Questo prezioso germoplasma autoctono è stato oggetto, in passato, di campagne di raccolta da parte di ricercatori provenienti da altri paesi mediterranei, Australia in particolare, per essere proficuamente inserito in programmi di breeding e poi valorizzato costituendo e brevettando varietà commerciali, sottraendo in tal modo risorse native e valore aggiunto al sistema agricolo siciliano.


Gruppo 2.3.2 Foraggere polienni

Il valore agronomico e ambientale delle graminacee foraggere perenni negli ambienti caldo-aridi, come quello siciliano, dipende dalla loro capacità di resistere all'aridità estiva. Questa persistenza, caratteristica strettamente correlata con l'abilità a sopravvivere alla sequenza delle estati aride. 

Dactilys glomerata L. (Erba mazzolina), è una graminacea perenne presente nella flora siciliana pressoché in tutti i contesti ambientali con le sspp. glomerata L. e hispanica (Roth) Nyman, sufficientemente distinte sotto l’aspetto morfo-fisiologico, ma interfertili. È pianta vivace, di taglia alta (60-140 cm), dotata di sistema radicale profondo e persistente, provvista di cespi robusti e compatti, con una longevità compresa tra i 5 e gli 8 anni e un’elevata produttività. La strategia fondamentale di persistenza delle popolazioni mediterranee di Dactilys glomerata risiede nella dormienza estiva (Summer Dormancy), la sola che consenta, in quanto meccanismo di “stress avoidance”, la sopravvivenza nei lunghi periodi di siccità.

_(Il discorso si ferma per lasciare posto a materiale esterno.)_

--- src/design/gas_select.sv ---
module gas_select
   import gas_pkg::*;
(
   input  logic      clock,
   input  logic      reset,
   input  logic      run_begin,
   input  logic      take,
   input  logic      run_end,
   input  entry_type head,
   output logic      rsp_valid,
   output rsp_type   rsp_data
);

   logic [TIME_BITS-1:0]  latest_ff,   latest_in;
   logic [COUNT_BITS-1:0] count_ff,    count_in;
   logic                  pend_vld_ff, pend_vld_in;
   rsp_type               pend_ff,     pend_in;
   logic                  out_vld_ff,  out_vld_in;
   rsp_type               out_ff,      out_in;
   logic                  select;

   assign select = take && head.valid && (head.start >= latest_ff);

   // a selection is held in a pending register so the final one can be marked
   always_comb begin
      latest_in   = latest_ff;
      count_in    = count_ff;
      pend_vld_in = pend_vld_ff;
      pend_in     = pend_ff;
      out_vld_in  = 1'b0;
      out_in      = out_ff;
      priority if (run_begin) begin
         latest_in   = '0;
         count_in    = '0;
         pend_vld_in = 1'b0;
      end else if (select) begin
         latest_in                = head.finish;
         count_in                 = count_ff + COUNT_BITS'(1);
         pend_vld_in              = 1'b1;
         pend_in.selection_number = count_ff + COUNT_BITS'(1);
         pend_in.chosen_start     = head.start;
         pend_in.chosen_finish    = head.finish;
         pend_in.last_of_run      = 1'b0;
         out_vld_in               = pend_vld_ff;
         out_in                   = pend_ff;
      end else if (run_end) begin
         pend_vld_in        = 1'b0;
         out_vld_in         = pend_vld_ff;
         out_in             = pend_ff;
         out_in.last_of_run = 1'b1;
      end
   end

   always_ff @(posedge clock) begin
      if (reset) begin
         latest_ff   <= '0;
         count_ff    <= '0;
         pend_vld_ff <= 1'b0;
         out_vld_ff  <= 1'b0;
      end else begin
         latest_ff   <= latest_in;
         count_ff    <= count_in;
         pend_vld_ff <= pend_vld_in;
         out_vld_ff  <= out_vld_in;
      end
   end

   always_ff @(posedge clock) begin
      pend_ff <= pend_in;
      out_ff  <= out_in;
   end

   assign rsp_valid = out_vld_ff;
   assign rsp_data  = out_ff;

endmodule
File: config.mk
export PLATFORM = sky130hd
export DESIGN_NAME = gte_ram
export DESIGN_NICKNAME = d
export VERILOG_FILES = /design/src/hw/rtl/gte_ram.sv
export SDC_FILE = /design/constraint.sdc
export NUM_CORES = 1
export LEC_CHECK = 0
export BUFFER_PORTS_ARGS = -buffer_cell sky130_fd_sc_hd__buf_2
export CAP_MARGIN = 20
export CORE_ASPECT_RATIO = 1.4
export CORE_MARGIN = 2
export CORE_UTILIZATION = 60
export CTS_CLUSTER_SIZE = 10
export DETAILED_ROUTE_END_ITERATION = 7
export PLACE_DENSITY_LB_ADDON = 0.3
export SYNTH_ARGS = -nofsm -noshare
export SYNTH_HDL_FRONTEND = slang
export SYNTH_SLANG_ARGS = --single-unit
File: constraint.sdc
create_clock -name clk -period 1.8 [get_ports clk]
set_input_delay 0.18 -clock clk [delete_from_list [all_inputs] [get_ports clk]]
set_output_delay 0.18 -clock clk [all_outputs]
set_load 0.01 [all_outputs]
$ cat src/design/bnpe_pkg.sv
// ----------------------------------------------------------------------------
// bnpe_pkg
// Shared types, constants and the cosine table builder for the estimator.
// ----------------------------------------------------------------------------
package bnpe_pkg;

    // fixed-point format of the three result values
    localparam int FRAC_BITS = 16;
    // default number of cosine table steps over a quarter turn
    localparam int COS_DEPTH_DEF = 1024;

    localparam logic [14:0] HALF_PI_Q14 = 15'd25736;
    localparam logic [14:0] HALF_PI_Q14_HALF = 15'd12868;
    localparam logic [63:0] HALF_PI_Q30 = 64'd1686629713;
    localparam logic [63:0] ONE_Q30 = 64'd1073741824;
    localparam logic [23:0] OUT_MAX = 24'hFFFFFF;

    // reciprocal of 3217 (25736 / 8) with 40 fraction bits, exact for 28-bit dividends
    localparam logic [28:0] IDX_RECIP = 29'(((64'd1 << 40) + 64'd3216) / 64'd3217);

    // configuration register indexes
    localparam logic [1:0] REG_NEEDLE_LENGTH = 2'd0;
    localparam logic [1:0] REG_THROWS_PER_BLOCK = 2'd1;
    localparam logic [1:0] REG_NUMBER_OF_BLOCKS = 2'd2;

    // finished block handed from the front to the back
    typedef struct packed {
        logic [16:0] hits;
        logic [15:0] len;
        logic [15:0] tpb;
    } t_blk;

    // request to the shared divider
    typedef struct packed {
        logic        start;
        logic [63:0] dividend;
        logic [17:0] divisor;
    } t_div_req;

    // reply from the shared divider
    typedef struct packed {
        logic        done;
        logic [63:0] quot;
        logic [17:0] rem;
    } t_div_rsp;

    typedef enum logic [3:0] {
        ST_IDLE,
        ST_PROD,
        ST_EST_GO,
        ST_EST_WAIT,
        ST_ACC,
        ST_MEAN_GO,
        ST_MEAN_WAIT,
        ST_M2,
        ST_MSQ_GO,
        ST_MSQ_WAIT,
        ST_DIFF,
        ST_VAR_GO,
        ST_VAR_WAIT,
        ST_ROOT,
        ST_EMIT
    } t_bk_state;

    // cosine of angle x (Q30) by a truncated Taylor series, clamped to [0, 1]
    function automatic logic [30:0] cos_entry(input logic [63:0] x);
        logic [63:0] x2;
        logic [63:0] term;
        logic signed [64:0] acc;
        x2 = (x * x) >> 30;
        term = ONE_Q30;
        acc = 65'(ONE_Q30);
        term = ((term * x2) >> 30) / 64'd2;   acc = acc - 65'(term);
        term = ((term * x2) >> 30) / 64'd12;  acc = acc + 65'(term);
        term = ((term * x2) >> 30) / 64'd30;  acc = acc - 65'(term);
        term = ((term * x2) >> 30) / 64'd56;  acc = acc + 65'(term);
        term = ((term * x2) >> 30) / 64'd90;  acc = acc - 65'(term);
        term = ((term * x2) >> 30) / 64'd132; acc = acc + 65'(term);
        term = ((term * x2) >> 30) / 64'd182; acc = acc - 65'(term);
        term = ((term * x2) >> 30) / 64'd240; acc = acc + 65'(term);
        term = ((term * x2) >> 30) / 64'd306; acc = acc - 65'(term);
        term = ((term * x2) >> 30) / 64'd380; acc = acc + 65'(term);
        if (acc < 0) begin
            acc = '0;
        end
        if (acc > 65'(ONE_Q30)) begin
            acc = 65'(ONE_Q30);
        end
        return 31'(acc);
    endfunction

endpackage
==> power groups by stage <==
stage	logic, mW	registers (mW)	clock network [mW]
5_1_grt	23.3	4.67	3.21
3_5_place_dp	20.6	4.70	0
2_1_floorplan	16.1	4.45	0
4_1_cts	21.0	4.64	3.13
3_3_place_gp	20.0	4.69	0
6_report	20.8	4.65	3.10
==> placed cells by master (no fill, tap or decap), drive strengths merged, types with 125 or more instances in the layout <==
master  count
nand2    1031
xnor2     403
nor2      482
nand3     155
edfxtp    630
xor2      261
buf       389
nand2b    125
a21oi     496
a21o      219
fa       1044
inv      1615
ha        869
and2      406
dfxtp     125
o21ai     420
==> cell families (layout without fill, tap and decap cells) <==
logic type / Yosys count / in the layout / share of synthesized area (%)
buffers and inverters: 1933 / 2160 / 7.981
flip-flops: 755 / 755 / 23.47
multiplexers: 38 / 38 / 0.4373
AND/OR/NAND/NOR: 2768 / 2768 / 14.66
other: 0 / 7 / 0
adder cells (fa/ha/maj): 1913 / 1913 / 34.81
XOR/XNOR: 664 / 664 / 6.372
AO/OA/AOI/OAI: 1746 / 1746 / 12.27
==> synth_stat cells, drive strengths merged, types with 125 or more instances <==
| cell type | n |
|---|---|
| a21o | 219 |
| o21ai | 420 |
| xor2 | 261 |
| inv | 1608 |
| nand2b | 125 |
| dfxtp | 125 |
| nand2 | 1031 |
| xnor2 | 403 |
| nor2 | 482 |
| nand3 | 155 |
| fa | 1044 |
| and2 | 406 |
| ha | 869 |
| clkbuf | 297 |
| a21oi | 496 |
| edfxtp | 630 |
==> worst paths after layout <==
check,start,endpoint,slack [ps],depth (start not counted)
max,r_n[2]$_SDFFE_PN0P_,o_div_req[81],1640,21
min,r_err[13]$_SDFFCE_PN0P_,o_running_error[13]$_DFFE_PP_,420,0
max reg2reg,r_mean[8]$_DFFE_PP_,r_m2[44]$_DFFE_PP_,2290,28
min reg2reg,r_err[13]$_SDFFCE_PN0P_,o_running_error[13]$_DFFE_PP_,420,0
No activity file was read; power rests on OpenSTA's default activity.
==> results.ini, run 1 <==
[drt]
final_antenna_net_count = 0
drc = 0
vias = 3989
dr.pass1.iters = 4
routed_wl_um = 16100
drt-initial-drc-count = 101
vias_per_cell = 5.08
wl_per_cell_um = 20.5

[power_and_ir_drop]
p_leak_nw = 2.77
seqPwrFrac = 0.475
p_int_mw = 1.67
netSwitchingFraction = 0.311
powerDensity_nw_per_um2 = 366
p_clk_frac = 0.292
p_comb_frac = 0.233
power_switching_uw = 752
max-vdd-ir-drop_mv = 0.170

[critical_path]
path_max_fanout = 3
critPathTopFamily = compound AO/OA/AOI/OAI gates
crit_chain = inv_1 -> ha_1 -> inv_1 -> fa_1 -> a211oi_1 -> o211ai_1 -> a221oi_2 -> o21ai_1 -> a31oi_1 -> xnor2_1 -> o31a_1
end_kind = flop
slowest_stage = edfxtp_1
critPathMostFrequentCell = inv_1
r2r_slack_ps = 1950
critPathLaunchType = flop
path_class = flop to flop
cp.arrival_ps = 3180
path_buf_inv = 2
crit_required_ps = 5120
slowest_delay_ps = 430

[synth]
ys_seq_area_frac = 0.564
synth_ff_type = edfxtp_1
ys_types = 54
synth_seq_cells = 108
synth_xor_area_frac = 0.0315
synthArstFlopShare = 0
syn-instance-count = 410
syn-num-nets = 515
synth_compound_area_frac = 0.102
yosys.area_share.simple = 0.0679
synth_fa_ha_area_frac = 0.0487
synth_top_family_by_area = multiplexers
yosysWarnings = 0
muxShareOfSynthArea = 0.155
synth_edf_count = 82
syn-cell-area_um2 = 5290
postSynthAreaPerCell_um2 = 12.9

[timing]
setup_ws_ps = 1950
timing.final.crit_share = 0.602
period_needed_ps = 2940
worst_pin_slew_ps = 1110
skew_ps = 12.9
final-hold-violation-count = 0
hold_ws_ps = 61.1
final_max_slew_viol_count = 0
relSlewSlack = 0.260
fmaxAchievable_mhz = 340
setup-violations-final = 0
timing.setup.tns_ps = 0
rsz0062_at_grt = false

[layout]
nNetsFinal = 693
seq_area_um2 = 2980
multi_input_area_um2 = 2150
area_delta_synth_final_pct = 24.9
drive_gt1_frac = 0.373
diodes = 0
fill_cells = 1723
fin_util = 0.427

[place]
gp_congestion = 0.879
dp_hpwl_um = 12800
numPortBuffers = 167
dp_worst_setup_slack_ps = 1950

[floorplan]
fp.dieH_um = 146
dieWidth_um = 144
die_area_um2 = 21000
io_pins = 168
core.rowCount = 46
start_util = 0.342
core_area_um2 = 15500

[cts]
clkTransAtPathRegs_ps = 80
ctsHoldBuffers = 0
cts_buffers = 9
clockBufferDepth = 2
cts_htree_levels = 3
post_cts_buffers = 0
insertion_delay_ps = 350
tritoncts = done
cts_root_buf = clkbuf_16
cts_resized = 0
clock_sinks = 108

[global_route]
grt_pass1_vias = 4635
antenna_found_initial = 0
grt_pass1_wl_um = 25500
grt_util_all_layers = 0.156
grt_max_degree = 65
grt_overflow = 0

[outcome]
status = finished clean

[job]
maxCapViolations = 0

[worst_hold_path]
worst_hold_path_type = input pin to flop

Sia pure nel contesto generale del clima caldo-arido, la Sicilia offre, per la sua posizione geografica e configurazione orografica, una notevole varietà di ambienti ecologici tra loro differenziati per temperatura e suo decorso, piovosità e relativa distribuzione, nei quali tuttavia la suddetta specie è sempre presente, con una variabilità di forme di adattamento che fanno intravedere la possibilità di  individuare tipi semi-dormienti, che meglio coniugano resistenza all'aridità, longevità e produttività.

Il rischio di erosione genetica degli ecotipi di Dactylis glomerata L. presente nel territorio siciliano è legato principalmente all'aggressione al territorio e alla sua biodiversità, determinata dalla riduzione degli spazi naturali e soprattutto al rischio che i cambiamenti climatici impoveriscano tale variabilità.